INPUT:
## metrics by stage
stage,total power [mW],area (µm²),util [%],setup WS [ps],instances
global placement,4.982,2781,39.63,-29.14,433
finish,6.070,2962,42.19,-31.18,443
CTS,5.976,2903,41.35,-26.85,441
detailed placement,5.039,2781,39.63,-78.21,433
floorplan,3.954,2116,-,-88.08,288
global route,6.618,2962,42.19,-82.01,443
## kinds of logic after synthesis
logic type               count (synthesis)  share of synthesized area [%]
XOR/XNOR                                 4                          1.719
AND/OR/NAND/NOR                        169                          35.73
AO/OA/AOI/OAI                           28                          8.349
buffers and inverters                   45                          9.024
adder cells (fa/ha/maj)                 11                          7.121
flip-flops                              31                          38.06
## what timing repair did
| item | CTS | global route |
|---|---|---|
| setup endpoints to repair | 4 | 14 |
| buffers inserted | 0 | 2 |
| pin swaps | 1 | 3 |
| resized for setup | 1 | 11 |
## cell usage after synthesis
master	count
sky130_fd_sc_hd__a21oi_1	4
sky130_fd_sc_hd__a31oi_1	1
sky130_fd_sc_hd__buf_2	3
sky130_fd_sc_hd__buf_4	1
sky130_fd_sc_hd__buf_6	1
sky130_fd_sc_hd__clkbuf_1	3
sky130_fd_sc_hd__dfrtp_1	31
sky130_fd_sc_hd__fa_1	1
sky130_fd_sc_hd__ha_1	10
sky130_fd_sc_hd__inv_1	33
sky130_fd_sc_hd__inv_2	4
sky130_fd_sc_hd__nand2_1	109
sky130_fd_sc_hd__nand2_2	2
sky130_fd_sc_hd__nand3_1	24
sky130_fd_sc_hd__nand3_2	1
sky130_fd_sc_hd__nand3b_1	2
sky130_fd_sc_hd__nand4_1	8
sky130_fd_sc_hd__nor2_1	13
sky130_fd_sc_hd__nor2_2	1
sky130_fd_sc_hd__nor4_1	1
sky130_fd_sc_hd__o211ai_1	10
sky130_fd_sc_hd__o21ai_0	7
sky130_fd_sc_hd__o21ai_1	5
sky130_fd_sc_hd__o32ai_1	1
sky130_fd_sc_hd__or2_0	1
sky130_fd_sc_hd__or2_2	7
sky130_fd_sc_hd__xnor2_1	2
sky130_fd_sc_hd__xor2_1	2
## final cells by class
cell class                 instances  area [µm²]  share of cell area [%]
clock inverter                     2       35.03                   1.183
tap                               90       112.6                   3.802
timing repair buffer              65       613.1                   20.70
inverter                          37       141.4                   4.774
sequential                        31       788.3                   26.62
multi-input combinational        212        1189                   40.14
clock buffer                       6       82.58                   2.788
[config.mk]
export PLATFORM = sky130hd
export DESIGN_NAME = button_conditioner
export DESIGN_NICKNAME = d
export VERILOG_FILES = /design/src/rtl/button_conditioner.sv
export SDC_FILE = /design/constraint.sdc
export NUM_CORES = 1
export LEC_CHECK = 0
export CORE_ASPECT_RATIO = 1.25
export CORE_MARGIN = 2
export CORE_UTILIZATION = 55
export CTS_CLUSTER_SIZE = 12
export DETAILED_ROUTE_END_ITERATION = 10
export PLACE_DENSITY = 0.71
export SLEW_MARGIN = 20
export SYNTH_ARGS = -nofsm -noshare
export SYNTH_HDL_FRONTEND = slang
export SYNTH_SLANG_ARGS = --single-unit
[constraint.sdc]
create_clock -name Clk -period 6.6 [get_ports Clk]
set_clock_uncertainty 0.1 [all_clocks]
set_input_delay 1.98 -clock Clk [delete_from_list [all_inputs] [get_ports Clk]]
set_output_delay 1.98 -clock Clk [all_outputs]
set_load 0.01 [all_outputs]
[src/rtl/button_conditioner.sv]
`timescale 1ns / 1ps
`default_nettype none
// ============================================================================
// Module   : button_conditioner
// Brief    : Per-channel conditioner for active-low push buttons. Each channel
//            has a 2-flop synchroniser, a consecutive-sample debounce filter,
//            registered one-cycle press/release pulses, and an optional
//            auto-repeat of the press pulse while the button stays held.
// Revision : 1.0 - initial release
// ============================================================================
module button_conditioner #(
  parameter int NUM_CH          = 2,
  parameter int CNT_W           = 20,
  parameter int DEBOUNCE_CYCLES = 500000,
  parameter int REPEAT_DELAY    = 25000000,
  parameter int REPEAT_PERIOD   = 5000000
) (
  input  logic              Clk,
  input  logic              Reset,
  input  logic [NUM_CH-1:0] btn_n,
  input  logic [NUM_CH-1:0] repeat_en,
  output logic [NUM_CH-1:0] level,
  output logic [NUM_CH-1:0] press_pulse,
  output logic [NUM_CH-1:0] release_pulse
);

  // Counters are widened past CNT_W when a terminal count would not fit, so
  // a compare value can never be silently truncated (the default repeat
  // delay of 25M needs 25 bits).
  localparam int c_rep_max = (REPEAT_DELAY > REPEAT_PERIOD) ? REPEAT_DELAY : REPEAT_PERIOD;
  localparam int c_dcnt_w  = (CNT_W > $clog2(DEBOUNCE_CYCLES)) ? CNT_W : $clog2(DEBOUNCE_CYCLES);
  localparam int c_rcnt_w  = (CNT_W > $clog2(c_rep_max)) ? CNT_W : $clog2(c_rep_max);

  localparam logic [c_dcnt_w-1:0] c_deb_last    = c_dcnt_w'(DEBOUNCE_CYCLES - 1);
  localparam logic [c_rcnt_w-1:0] c_delay_last  = c_rcnt_w'(REPEAT_DELAY - 1);
  localparam logic [c_rcnt_w-1:0] c_period_last = c_rcnt_w'(REPEAT_PERIOD - 1);

  typedef enum logic [1:0] {
    ST_IDLE      = 2'd0,
    ST_PRESSED   = 2'd1,
    ST_REPEATING = 2'd2
  } state_t;

  genvar i;
  generate
    for (i = 0; i < NUM_CH; i++) begin : g_ch
      logic                r_s1;
      logic                r_s2;
      logic                r_stable;
      logic [c_dcnt_w-1:0] r_dcnt;
      logic                w_diff;
      logic                w_accept;
      logic                w_acc_press;
      logic                w_acc_release;

      state_t              r_state;
      state_t              w_state_nxt;
      logic [c_rcnt_w-1:0] r_rcnt;
      logic [c_rcnt_w-1:0] w_rcnt_nxt;
      logic                w_press_nxt;
      logic                w_release_nxt;
      logic                r_level;
      logic                r_press;
      logic                r_release;

      // Two-flop synchroniser for the asynchronous raw button; idles released.
      always_ff @(posedge Clk) begin
        if (!Reset) begin
          r_s1 <= 1'b1;
          r_s2 <= 1'b1;
        end else begin
          r_s1 <= btn_n[i];
          r_s2 <= r_s1;
        end
      end

      // A change is accepted on the DEBOUNCE_CYCLES-th consecutive differing
      // sample; this is combinational so level/pulses land on the same edge
      // as the stable state update.
      assign w_diff        = (r_s2 != r_stable);
      assign w_accept      = w_diff && (r_dcnt == c_deb_last);
      assign w_acc_press   = w_accept && !r_s2;
      assign w_acc_release = w_accept &&  r_s2;

      // Debounce filter: any sample agreeing with the stable state restarts it.
      always_ff @(posedge Clk) begin
        if (!Reset) begin
          r_stable <= 1'b1;
          r_dcnt   <= '0;
        end else if (!w_diff) begin
          r_dcnt   <= '0;
        end else if (w_accept) begin
          r_stable <= r_s2;
          r_dcnt   <= '0;
        end else begin
          r_dcnt   <= r_dcnt + 1'b1;
        end
      end

      // Press/repeat FSM next state; release is tested first so it always
      // wins over a coincident repeat pulse.
      always_comb begin
        w_state_nxt   = r_state;
        w_rcnt_nxt    = r_rcnt;
        w_press_nxt   = 1'b0;
        w_release_nxt = 1'b0;
        case (r_state)
          ST_IDLE: begin
            w_rcnt_nxt = '0;
            if (w_acc_press) begin
              w_state_nxt = ST_PRESSED;
              w_press_nxt = 1'b1;
            end
          end
          ST_PRESSED: begin
            if (w_acc_release) begin
              w_state_nxt   = ST_IDLE;
              w_release_nxt = 1'b1;
              w_rcnt_nxt    = '0;
            end else if (!repeat_en[i]) begin
              w_rcnt_nxt = '0;
            end else if (r_rcnt == c_delay_last) begin
              w_state_nxt = ST_REPEATING;
              w_press_nxt = 1'b1;
              w_rcnt_nxt  = '0;
            end else begin
              w_rcnt_nxt = r_rcnt + 1'b1;
            end
          end
          ST_REPEATING: begin
            if (w_acc_release) begin
              w_state_nxt   = ST_IDLE;
              w_release_nxt = 1'b1;
              w_rcnt_nxt    = '0;
            end else if (!repeat_en[i]) begin
              w_state_nxt = ST_PRESSED;
              w_rcnt_nxt  = '0;
            end else if (r_rcnt == c_period_last) begin
              w_press_nxt = 1'b1;
              w_rcnt_nxt  = '0;
            end else begin
              w_rcnt_nxt = r_rcnt + 1'b1;
            end
          end
          default: begin
            w_state_nxt = ST_IDLE;
            w_rcnt_nxt  = '0;
          end
        endcase
      end

      // FSM state register plus registered level and pulse outputs.
      always_ff @(posedge Clk) begin
        if (!Reset) begin
          r_state   <= ST_IDLE;
          r_rcnt    <= '0;
          r_level   <= 1'b0;
          r_press   <= 1'b0;
          r_release <= 1'b0;
        end else begin
          r_state   <= w_state_nxt;
          r_rcnt    <= w_rcnt_nxt;
          r_level   <= (w_state_nxt != ST_IDLE);
          r_press   <= w_press_nxt;
          r_release <= w_release_nxt;
        end
      end

      assign level[i]         = r_level;
      assign press_pulse[i]   = r_press;
      assign release_pulse[i] = r_release;
    end
  endgenerate

endmodule
`default_nettype wire

======== Word level (Yosys, flattened, before mapping) ========
Index checks and enable logic that the tools add are counted.
storage, ports and cells
  register bits ........................... 106
  latch bits .............................. 0
  memory bits (writable) .................. 0
  ROM bits ................................ 0
  output and inout port bits .............. 6
  word-level logic and storage cells ...... 103
  memories ................................ 0
operators by class
  add/sub/neg operators ................... 4
  multipliers ............................. 0
  divide/modulo/power cells ............... 0
  $lt $le $gt $ge ......................... 0
  eq/ne operators ......................... 12
  shift operators ......................... 0
  mux-type cells .......................... 46
  bitwise operators ....................... 3
  reduce and logical (&&, ||, !) cells .... 20
operators with widths
  kind                                                                number
  25-bit 2-to-1 mux                                                   12
  25-bit case mux with 2 select lines                                 2
  25-bit by 1-bit adder with 25-bit output (second input constant)    2
  25-bit by 23-bit == test with 1-bit output (second input constant)  2
  25-bit == test (second input constant)                              2
  20-bit by 1-bit adder with 20-bit output (second input constant)    2
  20-bit by 19-bit == test with 1-bit output (second input constant)  2
  2-bit 2-to-1 mux                                                    12
  1-bit 2-to-1 mux                                                    16
  2-bit case mux with 3 select lines                                  2
  2-bit AND reduction                                                 4
  1-bit logical AND                                                   6
  1-bit case mux with 3 select lines                                  2
  3-bit OR reduction                                                  2
  2-bit by 1-bit == test with 1-bit output (second input constant)    2
  2-bit == test (second input constant)                               2
  2-bit zero test                                                     2
  2-bit nonzero test                                                  2
  2-bit OR reduction                                                  2
  1-bit NOT                                                           3
  1-bit zero test                                                     2
  1-bit != test                                                       2

======== Depth between registers and ports, before layout ========
  depth in word-level cells ............... 6
  depth in mapped cells ................... 7

======== Worst setup path before layout ========
OpenSTA, ideal clock, no wires.
  path type ............................... input to register
  start ................................... input Reset
  end ..................................... register g_ch[0].r_level
  library setup time ...................... 0.058 ns
  data arrival time ....................... 2.780 ns
  path slack .............................. 3.663 ns
  cell stages on the path ................. 5
  cell sequence ........................... nor2b_1 o21ai_0 a31o_2 o211ai_1 or2_1
RTL lines
  item                  line  source
  from (decl)           19    input logic Reset,
  to (signal assigned)  163   r_level <= (w_state_nxt != ST_IDLE);
  to (decl)             62    logic r_level;

==> results by group <==
Clocking
  • Total number of H-tree levels: 3
  • Number of gates given a new drive strength after cts: 0
  • Clk root buf: clkbuf_16
  • CTS sink cnt: approximately 110
  • Total clock buffers created by CTS: 9
  • Worst-Skew Late Latency: 0.34 ns
  • Count of hold buffers inserted by post-cts repair: 0
  • Clock slew at reported path FFs: 0.07 ns
  • Post-CTS Repair Setup Buffers: 0
  • Bufs on Longest Clock Path: 2
  • Clock tree from TritonCTS: done

Global route
  • Number of antenna violations at the first check in global routing: 0
  • Maximum number of pins on one net before global-route repair: 26
  • Sum of overflow across all layers after global routing: 0
  • Global routing met1 resource utilization: 0.2316
  • Met2 track demand over resource in global routing: 0.3318
  • Global-route wire length before repair: 16.10 mm
  • Grt met3 use: 0.03045
  • Via count of the first global-routing pass: 3673
  • GRT Overall Usage: 0.1930
  • Grt peak-use layer: met2

Placed design
  • HPWL after detailed placement: roughly 6.6 mm
  • Routability Congestion: 0.8594
  • Instance area after placement: 5229 µm²
  • Input/output buffers: 11
  • Worst slack, placed: around 2.7 ns

Pwr
  • Switching part of the total: 0.2007
  • Cell-internal power: 941.2 µW
  • Power dissipated by switching net loads: 236.3 µW
  • Share of total power in sequential cells: 0.545
  • Clock group share of total power: 0.445
  • Static power due to leakage: approximately 0.0017 µW
  • Combinational cell fraction of total power: 0.010
  • Pwr dens: 212.9 nW/µm²
  • VDD IR max: 0.1096 mV

Layout
  • Number of inserted diodes: 0
  • Area growth from synthesis to final layout: 8.653%
  • Fraction of layout cells with a size suffix above 1: 0.05415
  • Final instance area: 5530 µm²
  • Core Util, Final: 0.6093
  • Count of filler cells inserted in the layout: 786
  • Number of nets in the final layout: about 600

Timing
  • Worst slew slack as a fraction of its limit: 0.4949
  • Final Slew Violations: 0
  • Final setup fails: 0
  • Worst Setup Slack, final: 3.043 ns
  • Slew at the pin with the worst max-slew slack: 0.7554 ns
  • Final Cycle Share: 0.5389
  • Sum Neg Setup Slack: 0 ns
  • Crit path time final: 3.557 ns
  • RSZ-0062 raised after global routing: no
  • Number of hold violations in the final report: 0
  • Maximum operating frequency: 281.2 MHz

Synth
  • Number of distinct library cells after synthesis: 57
  • Ys Warns: 0
  • Share of synthesized area occupied by flip-flops and latches: 0.4169
  • Post-synthesis net count: 602
  • Share of async-settable or async-resettable flops after synthesis: 0
  • Flip-flop and latch count after synthesis: around 110
  • Cell Area, Synth: 5090 µm²
  • Post-Synthesis Mean Instance Area: 8.716 µm²
  • Post-synthesis instance total: approximately 600
  • Synth area leader: dfxtp_1
  • Area share of the largest cell type after synthesis: 0.4169
  • Top cells by area, synth: dfxtp_1, nor2_1, xnor2_1, xor2_1, nand3_1
  • Most used flip-flop cell after synthesis: dfxtp_1
  • Count of flip-flops with a built-in enable after synthesis: 0

Detailed routing
  • DRT Pass-1 Iters: 4
  • Vias: 3893
  • Number of design rule violations left after detail routing: 0
  • Post-route ant nets: 0
  • Post-detailed-route wirelength per cell: 12.98 µm
  • 1st-iter DRT viols: 156
  • Vias per Instance: 5.452
  • Wire length after detailed routing: 9.266 mm

Run status
  • Result of the run: finished, final reports clean

Critical path
  • Endpoint kind of the worst setup timing path: register
  • Type of element launching the critical path: primary input
  • CP Max Fanout: 14
  • Setup CP Type: primary input to register
  • Arr. time, crit path: 3.74 ns
  • Required time of the critical path: between 6 and 7 ns

Floorplanning
  • Core area: ~9100 µm²
  • Vertical die dimension: 111.6 µm
  • Area of the die: ~10000 µm²
  • Die width: 90.05 µm
  • I/O pins: 12
  • Number of standard-cell rows in the floorplan: 39
  • Starting density of the core: 0.5608

Job
  • Max-cap violations: 0

Worst hold path
  • Class of the most critical hold timing path: register to register
## state kept, by name, indices dropped and copies added (netlist names)
register and cells:
g_ch.r_press 2, g_ch.r_state 4, g_ch.r_release 2, g_ch.r_s2 2, g_ch.r_stable 2, g_ch.r_rcnt 50
g_ch.r_level 2, g_ch.r_s1 2, g_ch.r_dcnt 40
## routing by layer
layer / up-vias / wire length (µm)
met5: - / 0
met3: 21 / 236
li1: 2012 / -
met2: 49 / 4524
met4: 0 / 243
met1: 1811 / 4261
## synthesized netlist by cell type (12+ instances only)
cell,count
and3_1,13
nor3_1,18
nor2_1,110
nand2_1,46
inv_1,20
ha_1,12
xor2_1,36
dfxtp_1,106
nand4_1,22
nor4_1,19
nand3_1,37
xnor2_1,46
## cell type report
type	count	area [µm²]	area share
repair buffers	11	110.1	0.01991
flip-flops and latches	106	2122	0.3837
clock buffers	10	229.0	0.04140
well taps	123	153.9	0.02783
inverters	20	75.07	0.01357
multi-input cells	438	2774	0.5016
clock inverters	6	66.31	0.01199
## worst max-delay path: stages
cell and delay, ns:
clkdlybuf4s50_1 0.77, nor2b_1 0.32, o21ai_0 0.13, a31o_2 0.22, o211ai_1 0.19, or2_1 0.12
## power by group through the flow
stage / Clock, µW / Combinational [µW] / Sequential [µW]
floorplan: 0 / 6.57 / 656
global placement: 0 / 11.5 / 656
detailed placement: 0 / 11.8 / 656
CTS: 538 / 11.9 / 641
global route: 560 / 13.2 / 641
finish: 524 / 11.8 / 641
## layout by cell type (no fill, tap or decap), types with 3 or more instances in the layout
master	synthesis	routed
nor3_1	18	18
inv_1	20	20
nor2_1	110	110
and4_1	7	7
ha_1	12	12
and2_1	3	3
nand2b_1	6	6
nand3_1	37	37
nand4b_1	3	3
clkdlybuf4s50_1	0	11
a31oi_1	3	3
nand2_1	46	46
xnor2_1	46	46
o31a_1	3	3
nand3b_1	3	3
xor2_1	36	36
nand4_1	22	22
nor4_2	1	3
dfxtp_1	106	106
nor4b_1	5	5
clkbuf_16	0	9
and3_1	13	13
nor4_1	19	17
nor2b_1	5	5
## kinds of logic (layout without fill, tap and decap cells)
logic type | after synthesis | in the layout | share of synthesized area
DFF | 106 | 106 | 0.4169
and+or+nand+nor | 316 | 316 | 0.3198
muxes | 1 | 1 | 0.001967
xor gates and xnor gates | 82 | 82 | 0.1411
AOI/OAI and AO/OA | 27 | 27 | 0.05015
buffers and inverters | 40 | 47 | 0.04056
adders and majority gates | 12 | 12 | 0.02950
## metrics by stage
stage,total power (µW),cells,hold WS (ns)
2_1_floorplan,662.6,584,0.2863
3_3_place_gp,667.7,698,0.2908
3_5_place_dp,668.0,698,0.2978
4_1_cts,1192,714,0.3147
5_1_grt,1214,714,0.3275
6_report,1177,714,0.3119
## final timing paths
check                                        from           endpoint  slack (ns)  cells after the start
worst min-delay path                 g_ch[1].r_s1       g_ch[1].r_s2        0.31                      1
worst max-delay path                        Reset    g_ch[0].r_level        3.04                      6
worst max register to register  g_ch[0].r_dcnt[0]  g_ch[0].r_dcnt[5]        3.86                      6
worst min register to register       g_ch[1].r_s1       g_ch[1].r_s2        0.31                      1
Power figures use the tool's default switching activity.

WORK REQUEST: Quote exactly the lines running from the start of the listing above through the line where "## kinds of logic after synthesis" is found, and output no other lines.

RESULT:
## metrics by stage
stage,total power [mW],area (µm²),util [%],setup WS [ps],instances
global placement,4.982,2781,39.63,-29.14,433
finish,6.070,2962,42.19,-31.18,443
CTS,5.976,2903,41.35,-26.85,441
detailed placement,5.039,2781,39.63,-78.21,433
floorplan,3.954,2116,-,-88.08,288
global route,6.618,2962,42.19,-82.01,443
## kinds of logic after synthesis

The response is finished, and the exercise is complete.